Mutations in SUP35 gene coding for translation termination factor eRF3 lead to NMD defect.
Svetlana Chabelskaya (1), Michel Philippe (2), Galina Zhouravleva (1)
(1) Department of Genetics and Breeding, St Petersburg State University, Universitetskaya emb. , 7/9, 199034, St Petersburg, Russia, Université de Rennes 1, CNRS UMR 6061, IFR 140, 2 av. Pr. Léon Bernard 35043 Rennes Cedex, France; (2) Université de Rennes 1, CNRS UMR 6061, IFR 140, 2 av. Pr. Léon Bernard 35043 Rennes Cedex, France
The nonsense-mediated mRNA decay (NMD) pathway promotes the rapid degradation of mRNAs containing premature termination codons (PTCs). In yeast Saccharomyces cerevisiae, the activity of the NMD pathway depends on the recognition of the PTC by the translational machinery.

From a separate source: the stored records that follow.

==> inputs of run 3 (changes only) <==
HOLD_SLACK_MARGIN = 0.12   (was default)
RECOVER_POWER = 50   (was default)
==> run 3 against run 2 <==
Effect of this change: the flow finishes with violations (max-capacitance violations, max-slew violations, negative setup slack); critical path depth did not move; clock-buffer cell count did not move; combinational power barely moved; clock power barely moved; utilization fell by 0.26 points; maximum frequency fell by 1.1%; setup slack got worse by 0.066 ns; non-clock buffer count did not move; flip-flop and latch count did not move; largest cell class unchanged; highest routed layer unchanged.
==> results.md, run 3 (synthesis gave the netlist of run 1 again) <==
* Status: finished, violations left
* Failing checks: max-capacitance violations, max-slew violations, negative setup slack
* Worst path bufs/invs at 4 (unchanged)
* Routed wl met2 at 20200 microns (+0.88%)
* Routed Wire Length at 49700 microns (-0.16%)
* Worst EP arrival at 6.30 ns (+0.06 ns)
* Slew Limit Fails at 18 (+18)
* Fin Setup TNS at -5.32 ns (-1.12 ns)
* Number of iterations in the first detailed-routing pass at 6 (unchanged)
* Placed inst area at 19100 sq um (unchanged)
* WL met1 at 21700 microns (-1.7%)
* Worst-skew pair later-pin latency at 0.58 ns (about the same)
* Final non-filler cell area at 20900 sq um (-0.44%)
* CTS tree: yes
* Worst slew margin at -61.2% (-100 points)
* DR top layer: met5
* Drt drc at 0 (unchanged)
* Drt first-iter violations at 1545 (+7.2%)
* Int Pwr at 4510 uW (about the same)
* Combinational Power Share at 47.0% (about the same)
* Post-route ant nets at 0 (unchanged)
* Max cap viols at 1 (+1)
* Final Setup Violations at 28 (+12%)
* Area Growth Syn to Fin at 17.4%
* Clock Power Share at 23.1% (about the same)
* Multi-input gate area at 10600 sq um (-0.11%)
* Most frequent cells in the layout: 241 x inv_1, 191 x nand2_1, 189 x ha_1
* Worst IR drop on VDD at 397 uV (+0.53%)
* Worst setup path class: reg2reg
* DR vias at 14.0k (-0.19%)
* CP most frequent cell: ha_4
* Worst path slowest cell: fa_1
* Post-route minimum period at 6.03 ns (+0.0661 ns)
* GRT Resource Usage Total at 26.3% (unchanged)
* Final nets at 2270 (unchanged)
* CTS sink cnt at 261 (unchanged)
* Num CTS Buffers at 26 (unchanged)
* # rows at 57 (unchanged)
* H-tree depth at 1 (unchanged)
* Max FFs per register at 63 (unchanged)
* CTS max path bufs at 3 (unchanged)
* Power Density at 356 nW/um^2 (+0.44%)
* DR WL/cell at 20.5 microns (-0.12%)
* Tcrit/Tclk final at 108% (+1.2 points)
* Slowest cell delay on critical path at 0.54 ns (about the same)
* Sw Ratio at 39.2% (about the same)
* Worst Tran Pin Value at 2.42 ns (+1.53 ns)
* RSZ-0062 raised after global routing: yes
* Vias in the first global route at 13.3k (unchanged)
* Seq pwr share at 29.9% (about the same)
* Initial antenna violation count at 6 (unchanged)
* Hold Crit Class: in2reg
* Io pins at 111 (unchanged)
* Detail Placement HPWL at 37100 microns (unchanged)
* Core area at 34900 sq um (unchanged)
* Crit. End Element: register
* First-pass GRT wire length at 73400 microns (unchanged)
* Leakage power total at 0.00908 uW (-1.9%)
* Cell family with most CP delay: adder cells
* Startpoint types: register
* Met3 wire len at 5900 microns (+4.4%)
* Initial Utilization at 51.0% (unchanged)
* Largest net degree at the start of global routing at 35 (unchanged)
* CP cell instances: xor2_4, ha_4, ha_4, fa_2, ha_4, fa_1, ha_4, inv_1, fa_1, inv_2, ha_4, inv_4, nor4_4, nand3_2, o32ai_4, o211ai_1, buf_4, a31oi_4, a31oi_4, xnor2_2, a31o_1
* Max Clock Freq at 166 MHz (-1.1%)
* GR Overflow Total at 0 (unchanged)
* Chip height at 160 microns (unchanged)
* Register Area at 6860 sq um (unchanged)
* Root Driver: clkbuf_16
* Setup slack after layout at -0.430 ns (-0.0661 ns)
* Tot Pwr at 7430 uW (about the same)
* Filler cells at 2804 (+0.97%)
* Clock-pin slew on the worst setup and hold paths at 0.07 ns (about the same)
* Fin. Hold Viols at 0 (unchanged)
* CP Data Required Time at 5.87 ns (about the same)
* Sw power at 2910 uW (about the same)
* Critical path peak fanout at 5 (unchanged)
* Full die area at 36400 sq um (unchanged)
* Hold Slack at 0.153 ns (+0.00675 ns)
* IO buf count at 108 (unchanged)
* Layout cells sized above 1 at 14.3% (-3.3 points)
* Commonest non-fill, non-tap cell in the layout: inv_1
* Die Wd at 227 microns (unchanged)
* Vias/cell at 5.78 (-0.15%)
File: config.mk
export PLATFORM = sky130hd
export DESIGN_NAME = base64_decode_stream_flat
export DESIGN_NICKNAME = d
export VERILOG_FILES = /design/src/rtl/b64d_pkg.sv /design/src/rtl/b64d_if.sv /design/src/rtl/b64d_core.sv /design/src/rtl/b64d_out.sv /design/src/rtl/base64_decode_stream.sv /design/src/flat_wrapper.sv
export VERILOG_INCLUDE_DIRS = /design/src /design/src/rtl
export SDC_FILE = /design/constraint.sdc
export NUM_CORES = 1
export LEC_CHECK = 0
export ABC_CLOCK_PERIOD_IN_PS = 4580
export BUFFER_PORTS_ARGS = -buffer_cell sky130_fd_sc_hd__buf_2
export CAP_MARGIN = 0
export CELL_PAD_IN_SITES_DETAIL_PLACEMENT = 1
export CELL_PAD_IN_SITES_GLOBAL_PLACEMENT = 2
export CORE_UTILIZATION = 38
export CTS_CLUSTER_DIAMETER = 80
export DETAILED_ROUTE_END_ITERATION = 6
export HOLD_SLACK_MARGIN = 0.08
export PLACE_DENSITY = 0.81
export SYNTH_ARGS = -nofsm -noshare
export SYNTH_HDL_FRONTEND = slang
export SYNTH_SLANG_ARGS = --single-unit
File: constraint.sdc
create_clock -name clk -period 4.58 [get_ports clk]
set_clock_uncertainty 0.05 [all_clocks]
set_input_delay 0 -clock clk [delete_from_list [all_inputs] [get_ports clk]]
set_output_delay 0 -clock clk [all_outputs]
set_load 0.005 [all_outputs]
File: src/rtl/base64_decode_stream_assert.svh
// Assertion macros shared by the base64 decoder RTL.
// Included by modules that carry concurrent checks; no other dependencies.
`ifndef BASE64_DECODE_STREAM_ASSERT_SVH
`define BASE64_DECODE_STREAM_ASSERT_SVH
`ifndef SYNTHESIS
`define B64D_ASSERT_IMP(lbl, clk, rst, ante, cons, msg) \
  lbl: assert property (@(posedge clk) disable iff (rst) (ante) |-> (cons)) else $error(msg);
`define B64D_ASSERT_NXT(lbl, clk, rst, ante, cons, msg) \
  lbl: assert property (@(posedge clk) disable iff (rst) (ante) |=> (cons)) else $error(msg);
`else
`define B64D_ASSERT_IMP(lbl, clk, rst, ante, cons, msg)
`define B64D_ASSERT_NXT(lbl, clk, rst, ante, cons, msg)
`endif
`endif

File: src/rtl/b64d_pkg.sv
// Shared types, constants and the alphabet lookup of the base64 decoder.
// No dependencies; used by the result interface and all decoder modules.
package b64d_pkg;

  localparam int COUNT_BITS_DEF = 24;
  localparam int LEN_BITS       = 24;

  localparam logic [7:0] CHAR_PAD   = 8'h3D;
  localparam logic [7:0] CHAR_PLUS  = 8'h2B;
  localparam logic [7:0] CHAR_SLASH = 8'h2F;

  localparam logic [1:0] ST_OK      = 2'd0;
  localparam logic [1:0] ST_BAD_ENC = 2'd1;
  localparam logic [1:0] ST_BAD_LEN = 2'd2;

  typedef struct packed {
    logic       ok;
    logic [5:0] val;
  } sextet_t;

  typedef struct packed {
    logic [7:0] in_char;
    logic       char_valid;
    logic       end_of_text;
  } item_t;

  // Everything one input item hands to the result stage.
  typedef struct packed {
    logic                load;
    logic [1:0]          nbytes;
    logic [23:0]         word;
    logic                has_status;
    logic [1:0]          status;
    logic [LEN_BITS-1:0] length;
  } bundle_t;

  function automatic sextet_t sextet_of(input logic [7:0] c);
    sextet_t r;
    r.ok  = 1'b1;
    r.val = 6'd0;
    if (c >= 8'h41 && c <= 8'h5A) begin
      r.val = 6'(c - 8'h41);
    end else if (c >= 8'h61 && c <= 8'h7A) begin
      r.val = 6'(c - 8'h47);
    end else if (c >= 8'h30 && c <= 8'h39) begin
      r.val = 6'(c + 8'h04);
    end else if (c == CHAR_PLUS) begin
      r.val = 6'd62;
    end else if (c == CHAR_SLASH) begin
      r.val = 6'd63;
    end else begin
      r.ok = 1'b0;
    end
    return r;
  endfunction

endpackage
`config.mk`:
```
export PLATFORM = sky130hd
export DESIGN_NAME = periodic_task_dispatch_table_core
export DESIGN_NICKNAME = d
export VERILOG_FILES = /design/src/rtl/ptd_pkg.sv /design/src/rtl/ptd_ram.sv /design/src/rtl/ptd_ctrl.sv /design/src/rtl/ptd_datapath.sv /design/src/rtl/periodic_task_dispatch_table_core.sv
export SDC_FILE = /design/constraint.sdc
export NUM_CORES = 2
export LEC_CHECK = 0
export BUFFER_PORTS_ARGS = -buffer_cell sky130_fd_sc_hd__buf_2
export CORE_MARGIN = 2
export CORE_UTILIZATION = 35
export CTS_CLUSTER_DIAMETER = 120
export CTS_CLUSTER_SIZE = 14
export DETAILED_ROUTE_END_ITERATION = 10
export PLACE_DENSITY = 0.54
export SYNTH_ARGS = -nofsm -noshare
export SYNTH_HDL_FRONTEND = slang
export SYNTH_SLANG_ARGS = --single-unit
```
`constraint.sdc`:
```
create_clock -name clock -period 15.65 [get_ports clock]
set_clock_uncertainty 0.2 [all_clocks]
set_input_delay 3.13 -clock clock [delete_from_list [all_inputs] [get_ports clock]]
set_output_delay 3.13 -clock clock [all_outputs]
set_load 0.05 [all_outputs]
```
$ cat src/sfcc_pkg.sv
`timescale 1ns / 1ps
// ----------------------------------------------------------------------------
// sfcc_pkg: shared types, constants and the CRC-8 update for the frame checker
// Reflected CRC-8 (poly 0x8C), item structs, register map.
// ----------------------------------------------------------------------------
package sfcc_pkg;

    localparam logic [7:0]  CRC_POLY          = 8'h8C;
    localparam logic [15:0] FAIL_TEMP         = 16'd1360;   // 85.0 C in 1/16 C
    localparam logic [4:0]  FRAME_BYTES_RESET = 5'd9;
    localparam logic [4:0]  FRAME_BYTES_MIN   = 5'd2;
    localparam logic [4:0]  FRAME_BYTES_MAX   = 5'd16;

    localparam int          CFG_ADDR_W        = 3;
    localparam int          CFG_DATA_W        = 32;
    localparam logic [CFG_ADDR_W-1:0] ADDR_FRAME_BYTES = 3'd0;

    typedef struct packed {
        logic [7:0] rx_byte;
        logic       restart;
    } in_item_t;

    typedef struct packed {
        logic               crc_ok;
        logic [7:0]         crc_value;
        logic signed [15:0] temp_sixteenths;
    } out_item_t;

    // engine status back to the pipeline control
    typedef struct packed {
        logic      is_last;
        out_item_t result;
    } frame_status_t;

    // one byte through the reflected CRC, LSB first
    function automatic logic [7:0] crc8_update(input logic [7:0] crc,
                                               input logic [7:0] data);
        logic [7:0] c;
        logic       mix;
        c = crc;
        for (int i = 0; i < 8; i++)
        begin
            mix = c[0] ^ data[i];
            c   = {1'b0, c[7:1]};
            if (mix)
            begin
                c = c ^ CRC_POLY;
            end
        end
        return c;
    endfunction

endpackage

Two translation termination factors, eRF1 and eRF3, participate in termination of protein synthesis in eukaryotes. eRF1 recognizes all three stop codons ( UAG, UAA, and UGA ) and eRF3 forms a complex with eRF1 and stimulates termination through a GTP-dependent mechanism. In S. cerevisiae eRF1 and eRF3 are encoded by essential genes SUP45 and SUP35, respectively. Mutations in these genes cause a general decrease in the efficiency of translation termination and lead to suppression of nonsense-codons. To characterize the relationship between translation termination and NMD, we have we have studied steady-state levels of some mRNA, containing PTCs, in strains harboring mutations in SUP35 gene. We showed that suppressor mutations in SUP35 promote accumulation of aberrant mRNA harboring PTC and have an inhibitory effect on NMD. This was the case for sup35 nonsense-mutations leading to decrease amount of full-length translation termination factors eRF1 or eRF3 as well as for missense mutations. Our results support existence of a direct link between the termination complex and the mRNA stability and demonstrate that eRF3 protein is required for NMD. The work was supported by RFBR 03-04-48886 and to S.C. from FEBS.